--- MATERIAL PROVIDED ---
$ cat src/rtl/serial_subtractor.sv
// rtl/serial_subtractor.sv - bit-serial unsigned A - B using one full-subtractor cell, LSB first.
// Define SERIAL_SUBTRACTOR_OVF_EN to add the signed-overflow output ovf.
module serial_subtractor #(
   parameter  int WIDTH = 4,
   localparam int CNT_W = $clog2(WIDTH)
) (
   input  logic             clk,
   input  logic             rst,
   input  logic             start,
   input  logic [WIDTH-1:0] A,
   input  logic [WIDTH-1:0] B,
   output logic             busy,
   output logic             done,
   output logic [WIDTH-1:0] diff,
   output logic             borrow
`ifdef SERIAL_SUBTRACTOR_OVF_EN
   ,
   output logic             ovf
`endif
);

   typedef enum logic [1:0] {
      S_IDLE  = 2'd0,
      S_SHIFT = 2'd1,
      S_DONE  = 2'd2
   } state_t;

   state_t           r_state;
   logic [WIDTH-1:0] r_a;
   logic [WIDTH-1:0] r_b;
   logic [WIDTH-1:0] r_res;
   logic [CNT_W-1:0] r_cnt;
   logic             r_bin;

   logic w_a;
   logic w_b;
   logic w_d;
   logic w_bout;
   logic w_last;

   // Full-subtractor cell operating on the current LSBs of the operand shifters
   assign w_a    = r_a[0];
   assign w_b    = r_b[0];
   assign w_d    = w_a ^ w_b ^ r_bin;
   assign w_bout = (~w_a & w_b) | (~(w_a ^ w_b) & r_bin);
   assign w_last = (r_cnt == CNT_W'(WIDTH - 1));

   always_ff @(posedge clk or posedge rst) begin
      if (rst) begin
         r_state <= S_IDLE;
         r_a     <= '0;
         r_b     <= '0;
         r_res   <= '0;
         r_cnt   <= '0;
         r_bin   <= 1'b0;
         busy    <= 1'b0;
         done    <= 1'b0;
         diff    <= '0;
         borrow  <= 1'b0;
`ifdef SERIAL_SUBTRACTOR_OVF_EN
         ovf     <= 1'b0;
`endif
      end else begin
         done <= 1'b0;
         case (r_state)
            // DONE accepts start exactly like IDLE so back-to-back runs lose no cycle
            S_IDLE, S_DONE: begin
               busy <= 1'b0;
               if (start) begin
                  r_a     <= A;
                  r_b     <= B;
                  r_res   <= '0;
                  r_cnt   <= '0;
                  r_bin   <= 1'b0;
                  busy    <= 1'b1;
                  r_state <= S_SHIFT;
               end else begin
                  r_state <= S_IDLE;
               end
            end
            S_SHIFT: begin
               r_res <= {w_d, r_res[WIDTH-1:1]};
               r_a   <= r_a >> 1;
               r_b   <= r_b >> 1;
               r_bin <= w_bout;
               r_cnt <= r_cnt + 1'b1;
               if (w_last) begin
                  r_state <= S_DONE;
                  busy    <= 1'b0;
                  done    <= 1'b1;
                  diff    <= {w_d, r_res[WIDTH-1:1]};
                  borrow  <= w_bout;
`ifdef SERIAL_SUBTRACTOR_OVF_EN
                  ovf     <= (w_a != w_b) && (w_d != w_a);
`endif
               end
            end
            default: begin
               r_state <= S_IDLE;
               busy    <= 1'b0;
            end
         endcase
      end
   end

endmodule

--- BRIEF ---
Start at the first line of the entries above. Set down each line exactly through the one with "assign w_bout = (~w_a", and stop there.

--- YOUR SOLUTION ---
$ cat src/rtl/serial_subtractor.sv
// rtl/serial_subtractor.sv - bit-serial unsigned A - B using one full-subtractor cell, LSB first.
// Define SERIAL_SUBTRACTOR_OVF_EN to add the signed-overflow output ovf.
module serial_subtractor #(
   parameter  int WIDTH = 4,
   localparam int CNT_W = $clog2(WIDTH)
) (
   input  logic             clk,
   input  logic             rst,
   input  logic             start,
   input  logic [WIDTH-1:0] A,
   input  logic [WIDTH-1:0] B,
   output logic             busy,
   output logic             done,
   output logic [WIDTH-1:0] diff,
   output logic             borrow
`ifdef SERIAL_SUBTRACTOR_OVF_EN
   ,
   output logic             ovf
`endif
);

   typedef enum logic [1:0] {
      S_IDLE  = 2'd0,
      S_SHIFT = 2'd1,
      S_DONE  = 2'd2
   } state_t;

   state_t           r_state;
   logic [WIDTH-1:0] r_a;
   logic [WIDTH-1:0] r_b;
   logic [WIDTH-1:0] r_res;
   logic [CNT_W-1:0] r_cnt;
   logic             r_bin;

   logic w_a;
   logic w_b;
   logic w_d;
   logic w_bout;
   logic w_last;

   // Full-subtractor cell operating on the current LSBs of the operand shifters
   assign w_a    = r_a[0];
   assign w_b    = r_b[0];
   assign w_d    = w_a ^ w_b ^ r_bin;
   assign w_bout = (~w_a & w_b) | (~(w_a ^ w_b) & r_bin);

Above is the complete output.